I look forward to some interesting debate. Also, I would love to hear about the Kapex. At $1,300 I will NEVER hear a compelling argument to justify that price which is roughly the equivalent of a basic cabinet saw or an excellent Hybrid Saw. What does it do that a $600 DeWalt or Bosch sliding 12″ compound can’t for more than twice the price? Great tool I am certain (I used one). Just not convinced that it is worth the $.
Replies
Well a couple of things to start a top of the line Lamello biscuit joiner is $925 so not all are cheaper. Biscuits and Dominos are a totally different joint that should be used in very different situations. I find that the domino is much more versatile and can be used in place of a biscuit much more than the other way around. Yes biscuits are cheaper than dominos but it is much less expensive for me to buy dominos than to make my own floating tenon stock.
Your analogy on the money thing is weak, a $4k difference in price is 80 hours of labor @ $50 an hour but if you plug that number into the domino vs biscuit joiner it is only $575 or 11 1/2 hours labor. That savings can easily be made up over a couple projects. If your buying a top of the line biscuit joiner the number is even smaller.
I care about joint strength but what is much more appropriate is using the correct joint in the first place. In my experience biscuits don't hold up to constant racking there just isn't enough surface area to hold up over time. It would be interesting to test joints on one of the machines IKEA puts in their showrooms to test seat cushions.
I guess your question about making a case for it at it's price is hard because it is the only machine out there that does what it does and given the time savings it is very worth the cost of admission for me.
I also use a lot of floating tenons in my work using a multi-router and have found that the domino can be used in place of it about 90% of the time because it is faster and easier. Last I checked multi-routers are pushing $3k.

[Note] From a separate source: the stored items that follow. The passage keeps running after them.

[config.mk]
export PLATFORM = sky130hd
export DESIGN_NAME = rtc_bcd_calendar
export DESIGN_NICKNAME = d
export VERILOG_FILES = /design/src/rtl/rtc_cal_pkg.sv /design/src/rtl/rtc_cal_next.sv /design/src/rtl/rtc_cal_regs.sv /design/src/rtl/rtc_bcd_calendar.sv
export SDC_FILE = /design/constraint.sdc
export NUM_CORES = 1
export LEC_CHECK = 0
export ABC_AREA = 1
export CORE_MARGIN = 2
export CORE_UTILIZATION = 30
export CTS_CLUSTER_DIAMETER = 150
export DETAILED_ROUTE_END_ITERATION = 8
export PLACE_DENSITY = 0.54
export SETUP_SLACK_MARGIN = 0.02
export SYNTH_ARGS = -nofsm -noshare
export SYNTH_HDL_FRONTEND = slang
export SYNTH_SLANG_ARGS = --single-unit
[constraint.sdc]
create_clock -name clk -period 3.3 [get_ports clk]
set_input_delay 0.66 -clock clk [delete_from_list [all_inputs] [get_ports clk]]
set_output_delay 0.66 -clock clk [all_outputs]
set_load 0.01 [all_outputs]
[src/rtl/rtc_cal_pkg.sv]
`timescale 1ns/1ps
package rtc_cal_pkg;

    localparam int NUM_FIELDS     = 8;
    localparam int FIELD_W        = 8;
    localparam int CTL_EDIT_BIT   = 7;
    localparam int CTL_FREEZE_BIT = 6;
    localparam int CAL_WIDTH      = 5;

    typedef enum logic [1:0] {
        ST_IDLE = 2'd0,
        ST_COPY = 2'd1,
        ST_LOAD = 2'd2
    } seq_state_t;

    // second occupies slot 0 (LSB byte), century slot 7
    typedef struct packed {
        logic [7:0] cent;
        logic [7:0] year;
        logic [7:0] month;
        logic [7:0] date;
        logic [7:0] wday;
        logic [7:0] hour;
        logic [7:0] minute;
        logic [7:0] second;
    } cal_time_t;

    function automatic logic bcd_ok(logic [7:0] v);
        return (v[7:4] <= 4'd9) && (v[3:0] <= 4'd9);
    endfunction

    // returns {carry, next value}
    function automatic logic [8:0] bcd_step(logic [7:0] v, logic [7:0] lo, logic [7:0] hi);
        if (!bcd_ok(v) || (v < lo) || (v > hi))
            return {1'b0, lo};
        else if (v == hi)
            return {1'b1, lo};
        else if (v[3:0] == 4'd9)
            return {1'b0, v[7:4] + 4'd1, 4'd0};
        else
            return {1'b0, v[7:4], v[3:0] + 4'd1};
    endfunction

    function automatic logic leap_year(logic [7:0] yr);
        if (yr[4])
            return (yr[3:0] == 4'd2) || (yr[3:0] == 4'd6);
        else
            return (yr[3:0] == 4'd0) || (yr[3:0] == 4'd4) || (yr[3:0] == 4'd8);
    endfunction

    function automatic logic [7:0] month_days(logic [7:0] mon, logic [7:0] yr);
        case (mon)
            8'h02:                      return leap_year(yr) ? 8'h29 : 8'h28;
            8'h04, 8'h06, 8'h09, 8'h11: return 8'h30;
            default:                    return 8'h31;
        endcase
    endfunction

    // low address nibble -> {hit, slot}
    function automatic logic [3:0] slot_of(logic [3:0] off);
        case (off)
            4'h9:    return {1'b1, 3'd0};
            4'hA:    return {1'b1, 3'd1};
            4'hB:    return {1'b1, 3'd2};
            4'hC:    return {1'b1, 3'd3};
            4'hD:    return {1'b1, 3'd4};
            4'hE:    return {1'b1, 3'd5};
            4'hF:    return {1'b1, 3'd6};
            4'h1:    return {1'b1, 3'd7};
            default: return 4'b0000;
        endcase
    endfunction

    function automatic logic [7:0] field_reset(int idx, logic [7:0] cent);
        case (idx)
            3, 4, 5: return 8'h01;
            7:       return cent;
            default: return 8'h00;
        endcase
    endfunction

endpackage

[src/rtl/rtc_cal_next.sv]
`timescale 1ns/1ps
module rtc_cal_next
    import rtc_cal_pkg::*;
(
    input  cal_time_t cur,
    output cal_time_t nxt
);

    logic [8:0] s_sec, s_min, s_hour, s_wday, s_date, s_mon, s_year, s_cent;
    logic [7:0] date_max;

    always_comb begin
        date_max = month_days(cur.month, cur.year);
        s_sec    = bcd_step(cur.second, 8'h00, 8'h59);
        s_min    = bcd_step(cur.minute, 8'h00, 8'h59);
        s_hour   = bcd_step(cur.hour,   8'h00, 8'h23);
        s_wday   = bcd_step(cur.wday,   8'h01, 8'h07);
        s_date   = bcd_step(cur.date,   8'h01, date_max);
        s_mon    = bcd_step(cur.month,  8'h01, 8'h12);
        s_year   = bcd_step(cur.year,   8'h00, 8'h99);
        s_cent   = bcd_step(cur.cent,   8'h00, 8'h99);
    end

    always_comb begin
        nxt        = cur;
        nxt.second = s_sec[7:0];
        if (s_sec[8]) begin
            nxt.minute = s_min[7:0];
            if (s_min[8]) begin
                nxt.hour = s_hour[7:0];
                if (s_hour[8]) begin
                    nxt.wday = s_wday[7:0];
                    nxt.date = s_date[7:0];
                    if (s_date[8]) begin
                        nxt.month = s_mon[7:0];
                        if (s_mon[8]) begin
                            nxt.year = s_year[7:0];
                            if (s_year[8])
                                nxt.cent = s_cent[7:0];
                        end
                    end
                end
            end
        end
    end

endmodule

[src/rtl/rtc_cal_regs.sv]
`timescale 1ns/1ps
module rtc_cal_regs
    import rtc_cal_pkg::*;
#(
    parameter int         ADDR_W        = 15,
    parameter logic [7:0] RESET_CENTURY = 8'h20
) (
    input  logic              clk,
    input  logic              rst_n,
    input  logic [ADDR_W-1:0] addr,
    input  logic              wr_en,
    input  logic              rd_en,
    input  logic [7:0]        wdata,
    output logic [7:0]        rdata,
    input  logic              refresh,
    input  cal_time_t         live,
    output cal_time_t         copy,
    output logic              freeze,
    output logic              edit,
    output logic              load_req
);

    localparam int         OFF_W   = 4;
    localparam int         CTL_PAD = FIELD_W - 2 - CAL_WIDTH;
    localparam logic [3:0] CTL_OFF = 4'h8;

    logic                          in_win;
    logic [OFF_W-1:0]              off;
    logic [3:0]                    slot_sel;
    logic                          ctl_hit;
    logic [7:0]                    ctl_q;
    logic [NUM_FIELDS*FIELD_W-1:0] copy_bits;
    logic [NUM_FIELDS*FIELD_W-1:0] live_bits;
    logic [7:0]                    rd_mux;

    assign in_win    = &addr[ADDR_W-1:OFF_W];
    assign off       = addr[OFF_W-1:0];
    assign slot_sel  = slot_of(off);
    assign ctl_hit   = wr_en && in_win && (off == CTL_OFF);
    assign live_bits = live;
    assign copy      = copy_bits;
    assign edit      = ctl_q[CTL_EDIT_BIT];
    assign freeze    = ctl_q[CTL_FREEZE_BIT];
    assign load_req  = ctl_hit && ctl_q[CTL_EDIT_BIT] && !wdata[CTL_EDIT_BIT];

    generate
        for (genvar i = 0; i < NUM_FIELDS; i++) begin : g_slot
            localparam logic [7:0] RST_V = field_reset(i, RESET_CENTURY);
            logic       host_hit;
            logic [7:0] slot_q;

            assign host_hit = wr_en && in_win && edit && slot_sel[3] && (slot_sel[2:0] == 3'(i));

            always_ff @(posedge clk) begin
                if (!rst_n)
                    slot_q <= RST_V;
                else if (refresh)
                    slot_q <= live_bits[i*FIELD_W +: FIELD_W];
                else if (host_hit)
                    slot_q <= wdata;
            end

            assign copy_bits[i*FIELD_W +: FIELD_W] = slot_q;
        end
    endgenerate

    always_ff @(posedge clk) begin
        if (!rst_n)
            ctl_q <= 8'h00;
        else if (ctl_hit)
            ctl_q <= {wdata[CTL_EDIT_BIT], wdata[CTL_FREEZE_BIT], {CTL_PAD{1'b0}}, wdata[CAL_WIDTH-1:0]};
    end

    always_comb begin
        if (!in_win)
            rd_mux = 8'h00;
        else if (off == CTL_OFF)
            rd_mux = ctl_q;
        else if (slot_sel[3])
            rd_mux = copy_bits[{slot_sel[2:0], 3'b000} +: FIELD_W];
        else
            rd_mux = 8'h00;
    end

    always_ff @(posedge clk) begin
        if (!rst_n)
            rdata <= 8'h00;
        else if (rd_en)
            rdata <= rd_mux;
    end

endmodule

[src/rtl/rtc_bcd_calendar.sv]
`timescale 1ns/1ps
module rtc_bcd_calendar
    import rtc_cal_pkg::*;
#(
    parameter int         ADDR_W        = 15,
    parameter logic [7:0] RESET_CENTURY = 8'h20
) (
    input  logic              clk,
    input  logic              rst_n,
    input  logic              tick,
    input  logic [ADDR_W-1:0] addr,
    input  logic              wr_en,
    input  logic              rd_en,
    input  logic [7:0]        wdata,
    output logic [7:0]        rdata
);

    localparam cal_time_t CNT_RST = {RESET_CENTURY, 8'h00, 8'h01, 8'h01, 8'h01, 24'h000000};

    seq_state_t state_q, state_d;
    cal_time_t  cnt_q, step_in, step_out, copy_v;
    logic       freeze, edit, load_req, refresh;

    rtc_cal_regs #(
        .ADDR_W        (ADDR_W),
        .RESET_CENTURY (RESET_CENTURY)
    ) u_regs (
        .clk      (clk),
        .rst_n    (rst_n),
        .addr     (addr),
        .wr_en    (wr_en),
        .rd_en    (rd_en),
        .wdata    (wdata),
        .rdata    (rdata),
        .refresh  (refresh),
        .live     (cnt_q),
        .copy     (copy_v),
        .freeze   (freeze),
        .edit     (edit),
        .load_req (load_req)
    );

    rtc_cal_next u_next (
        .cur (step_in),
        .nxt (step_out)
    );

    // state register
    always_ff @(posedge clk) begin
        if (!rst_n)
            state_q <= ST_IDLE;
        else
            state_q <= state_d;
    end

    // transitions
    always_comb begin
        state_d = state_q;
        unique case (state_q)
            ST_IDLE: begin
                if (load_req)  state_d = ST_LOAD;
                else if (tick) state_d = ST_COPY;
            end
            ST_COPY: begin
                if (load_req)  state_d = ST_LOAD;
                else if (tick) state_d = ST_COPY;
                else           state_d = ST_IDLE;
            end
            ST_LOAD: begin
                if (tick) state_d = ST_COPY;
                else      state_d = ST_IDLE;
            end
            default: state_d = ST_IDLE;
        endcase
    end

    // state outputs
    always_comb begin
        refresh = 1'b0;
        step_in = cnt_q;
        unique case (state_q)
            ST_IDLE: ;
            ST_COPY: refresh = !freeze && !edit;
            ST_LOAD: step_in = copy_v;
            default: ;
        endcase
    end

    // live counters
    always_ff @(posedge clk) begin
        if (!rst_n)
            cnt_q <= CNT_RST;
        else if (state_q == ST_LOAD)
            cnt_q <= tick ? step_out : copy_v;
        else if (tick)
            cnt_q <= step_out;
    end

endmodule

* Word level (Yosys, flattened, before mapping) *
Memories as Yosys holds them, arrays and structs flattened.
Index checks and enable logic that the tools add are counted.

operators by class
  add/sub/neg operators = 16
  reduce and logical (&&, ||, !) cells = 67
  muxes and demuxes = 63
  equal/unequal tests = 36
  $lt $le $gt $ge = 32
  shift-type cells = 1

operators with widths
  cell                                                                   count
  64-bit two-way mux                                                     4
  8-bit two-way mux                                                      32
  9-bit two-way mux                                                      12
  4-bit by 1-bit adder with 4-bit output, second input constant          16
  4-bit less-or-equal comparator, second input constant                  16
  8-bit by 1-bit < comparator with 1-bit output, second input constant   8
  64-bit by 7-bit variable part select with 8-bit output                 1
  56-bit two-way mux                                                     1
  48-bit two-way mux                                                     1
  4-bit equality test, second input constant                             10
  40-bit two-way mux                                                     1
  8-bit by 3-bit equality test with 1-bit output, second input constant  3
  24-bit two-way mux                                                     1
  1-bit logical AND                                                      23
  1-bit logical OR                                                       19
  2-bit nonzero test                                                     9
  8-bit by 5-bit equality test with 1-bit output, second input constant  2
  8-bit by 7-bit equality test with 1-bit output, second input constant  2
  8-bit equality test, second input constant                             2
  8-bit by 7-bit > comparator with 1-bit output, second input constant   2
  8-bit > comparator, second input constant                              2
  16-bit two-way mux                                                     1
  8-bit one-hot mux with 2 select lines                                  1
  3-bit equality test, second input constant                             4
  24 further kinds                                                       42

storage, ports and cells
  output and inout port bits = 8
  memories kept = 1
  memory bits (read-only) = 64
  bits in registers = 145

memories
  name              depth  bits a word  rd ports  clocked after memory_dff  wr ports  RTL line           text
  (name not given)  16     4            1         0                         0         rtc_cal_pkg.sv:61  case (off)

* Logic depth before layout (Yosys ltp) *
  depth after elaboration = 18
  mapped depth = 27
  mapped depth without buffers = 24

* By module *
Synthesis repeated with hierarchy kept, for this count alone.

unflattened totals
  cell total of the unflattened synthesis = 1761
  area, all modules = 10436.3 µm²

by module, submodules not included
  module            cells each  times used  area an instance (µm²)
  rtc_cal_regs      701         1           4356.7
  rtc_bcd_calendar  612         1           3737.3
  rtc_cal_next      448         1           2342.2

* Worst setup path before layout *
No wires, ideal clock.

  path kind = reg-to-reg
  start point = reg state_q[1]
  end point = reg cnt_q[63] (netlist bit)
  slack = 0.141 ns
  setup time = 0.070 ns
  path buffers = 7
  data arrival time = 3.089 ns
  clock period less this slack = 3.159 ns
  stages on the path, launching flop included = 24
  cells stage by stage = dfxtp_1 buf_6 nand2_8 buf_6 buf_6 buf_6 buf_2 buf_2 o21ai_0 inv_1 ha_1 or2_2 nand3_1 nand2_1 nand2_1 inv_1 nand3_2 nor2_8 buf_6 nand3_1 nand2_1 nor2_1 nand2_1 a21oi_1

between the ends
  cells in the longest elaborated chain, start to end = 18

ends and longest elaborated chain
  what                                                                                 RTL line                                        text
  from (decl)                                                                          rtc_bcd_calendar.sv:20                          seq_state_t state_q, state_d;
  from (signal assigned)                                                               rtc_bcd_calendar.sv:53                          state_q <= state_d;
  2-bit equality test (*)                                                              rtc_bcd_calendar.sv:81, rtc_bcd_calendar.sv:93
  64-bit two-way mux                                                                   rtc_bcd_calendar.sv:81                          unique case (state_q)
  4-bit by 3-bit equality test with 1-bit output or 4-bit logical NOT (tied branches)  rtc_cal_pkg.sv:48                               return (yr[3:0] == 4'd0) || (yr[3:0] == 4'd4) || (yr[3:0] == 4'd8);
  1-bit logical OR (2 in a row)                                                        rtc_cal_pkg.sv:48
  1-bit two-way mux                                                                    rtc_cal_pkg.sv:45                               if (yr[4])
  1-bit two-way mux                                                                    rtc_cal_pkg.sv:52                               case (mon)
  1-bit two-way mux                                                                    rtc_cal_pkg.sv:53                               8'h02: return leap_year(yr) ? 8'h29 : 8'h28;
  8-bit one-hot mux with 2 select lines                                                rtc_cal_pkg.sv:52
  8-bit > comparator or 8-bit equality test (tied branches)                            rtc_cal_pkg.sv:34, rtc_cal_pkg.sv:36
  1-bit logical OR or 9-bit two-way mux (tied branches)                                rtc_cal_pkg.sv:34, rtc_cal_pkg.sv:36
  9-bit two-way mux                                                                    rtc_cal_pkg.sv:34                               if (!bcd_ok(v) || (v < lo) || (v > hi))
  24-bit two-way mux                                                                   rtc_cal_next.sv:34                              if (s_date[8]) begin
  40-bit two-way mux                                                                   rtc_cal_next.sv:31                              if (s_hour[8]) begin
  48-bit two-way mux                                                                   rtc_cal_next.sv:29                              if (s_min[8]) begin
  56-bit two-way mux                                                                   rtc_cal_next.sv:27                              if (s_sec[8]) begin
  64-bit two-way mux, on equally long branches                                         rtc_bcd_calendar.sv:95, rtc_bcd_calendar.sv:94
  64-bit two-way mux                                                                   rtc_bcd_calendar.sv:93                          else if (state_q == ST_LOAD)
  to (signal assigned)                                                                 rtc_bcd_calendar.sv:94                          cnt_q <= tick ? step_out : copy_v;
  to (signal assigned)                                                                 rtc_bcd_calendar.sv:96                          cnt_q <= step_out;
  to (decl)                                                                            rtc_bcd_calendar.sv:21                          cal_time_t cnt_q, step_in, step_out, copy_v;

Every way passes the cells marked *; elsewhere a longest branch is shown, timed or not. The select of a mux whose other input is x is not followed.
A chain may end at the register's enable or synchronous reset.

* Worst setup path after layout *
  start point = reg state_q[1]
  end point = reg cnt_q[47] (netlist bit)

The elaborated chain is that of the path after synthesis.

==> out/metrics.yaml <==
global_routing:
  grt_max_degree: 62
  grt_pass1_wl_mm: 50.1
  overflow: 0
  grt_pass1_vias: 9158
  grt_use_total_pct: 18.9
  grt_antenna_before_repair: 0
power:
  switching_share_pct: 27.1
  clkPwrFrac_pct: 44.9
  intPower_uw: 3150
  pwr-share-comb_pct: 12.7
  power.switching_uw: 1170
  peakVddDrop_mv: 0.311
  power_density_mw_per_mm2: 378
  seq_power_share_pct: 42.5
  p_leak_uw: 0.00496
layout:
  drive_above_1_share_pct: 13.0
  final_core_util_pct: 36.2
  layout.nets: 1615
  syn2layout_area_growth_pct: 18.8
  diodes: 0
setup_path:
  slowest_stage: "dfxtp_4"
  crit_type: "reg2reg"
  crit_path_end: "cnt_q[47]$_SDFFE_PN0P_"
  slowest_delay_ns: 0.37
  path_buf_inv: 7
  arrival_ns: 3.46
  worst-path-stages: 25
  cp_max_fo: 6
  r2r-start: "state_q[1]$_SDFFE_PN0P_"
  path_delay_family: "simple AND/OR/NAND/NOR gates"
  cp-end-kind: "flop"
  cp_data_required_time_ns: 3.66
  r2r_setup_slack_ns: 0.20
  rr_endpoint: "cnt_q[47]$_SDFFE_PN0P_"
  reg2reg_depth: 25
  start_kind: "flop"
  path_common_cell: "nor2_4"
  cp-startpoint: "state_q[1]$_SDFFE_PN0P_"
sta:
  maxSlewHeadroom_pct: 49.3
  fin_skew_ns: 0.00996
  setup_viol: 0
  min_period_ns: 3.10
  hold_violations: 0
  fin_crit_sh_pct: 94.0
  fin_ws_ns: 0.199
  max_freq_ghz: 0.322
  worst_pin_slew_ns: 0.752
  slew_violations: 0
clocking:
  h-tree-depth: 4
  cts.root.buffer_cell: "clkbuf_16"
  cts_max_path_buffers: 2
  clkSinkCount: 145
  clk_pin_slew_worst_paths_ns: 0.06
  cts_buffers: 17
  ctsHoldBuffers: 0
  clkLatencyLatePin_ns: 0.43
  cts_tree: "done"
drt:
  wl_per_cell_microns: 16.1
  vias: 9922
  drc: 0
  ant_nets: 0
  drt-vias-per-instance: 5.04
  wl_mm: 31.6
  drtIter0Drc: 895
  dr.pass1.iters: 6
floorplanning:
  initial_core_util_pct: 30.5
  die-area_sq_mm: 0.0335
  ioPinCount: 36
  die_x_microns: 183
  num_rows: 65
  fp.coreArea_sq_mm: 0.0316
  die_y_microns: 183
synth:
  ys_types: 63
  synth.area.top_cells: "dfxtp_1 30%, nand2_1 14%, a21oi_1 8.9%"
  synth.net_count: 1553
  syn_area_sq_mm: 0.00963
  yosysWarnings: 0
  synth_most_common_cell: "nand2_1"
  ys_seq_area_share_pct: 30.2
  synth.top_cell.area_share_pct: 30.2
  synth.largest_area_cell: "dfxtp_1"
  syn_area_per_cell_sq_um: 6.46
  synth_edf_count: 0
  synthFlopType: "dfxtp_1"
  synthCells: 1491
  async_reset_ff_share_pct: 0
  ys_seq_elements: 145
  synth_top_cells_by_count: "347 x nand2_1, 176 x inv_1, 171 x a21oi_1"
placement:
  detailedPlace.worstSlack_ns: -0.332
  hpwl_mm: 22.5
  globalplace.congestion: 0.881
  port_buffers: 35
run:
  drv_cap: 0
worst_hold_path:
  hold_path_class: "reg2reg"
run_status:
  run_status: "complete, no violations"
==> worst register-to-register path: cells and delay by family, from the launching register on <==
family                   cells  cell delay [ns]
flip-flops                   1             0.37
AO/OA/AOI/OAI                3             0.39
AND/OR/NAND/NOR             14             1.38
adder cells (fa/ha/maj)      1             0.28
buffers and inverters        7             0.61
==> registers in the layout, summed over array words and instances (netlist names) <==
register / count
cnt_q: 64
u_regs.rdata: 8
state_q: 2
u_regs.g_slot.slot_q: 64
u_regs.ctl_q: 7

I'm defiantly not a Festool homer I have a domino and a sander that I got at a very nice introductory price but none of their other tools has really interested me. I can get 4 really nice cordless drills for the price of theirs and the kapex doesn't really interest me at all, I have an old Hitachi that was $200 and it does everything I need.
So you want to know how I justify it's cost it's easy.
1-it's a well built tool and it isn't that much more than other european power tools.
2- It saves time and money
3- while not as easy to use as biscuits it isn't much harder and more versatile.
4- If i had to choose between the two the biscuit joiner would go first.
I'm attaching my latest project done using athe domino, which is a curly sapele liquor cabinet.
Tom Stockton
Awesome wood and workmanship. I agree with you on the Festool domino.
JP
Tom:
Beautiful work. Is the front of the cabinet bowed? Also, I am just getting underway in veneering and was wondering what you use for a substrate. If that is solid stock all the way around, your clinent has some major $ and I apologize for the veneer comment.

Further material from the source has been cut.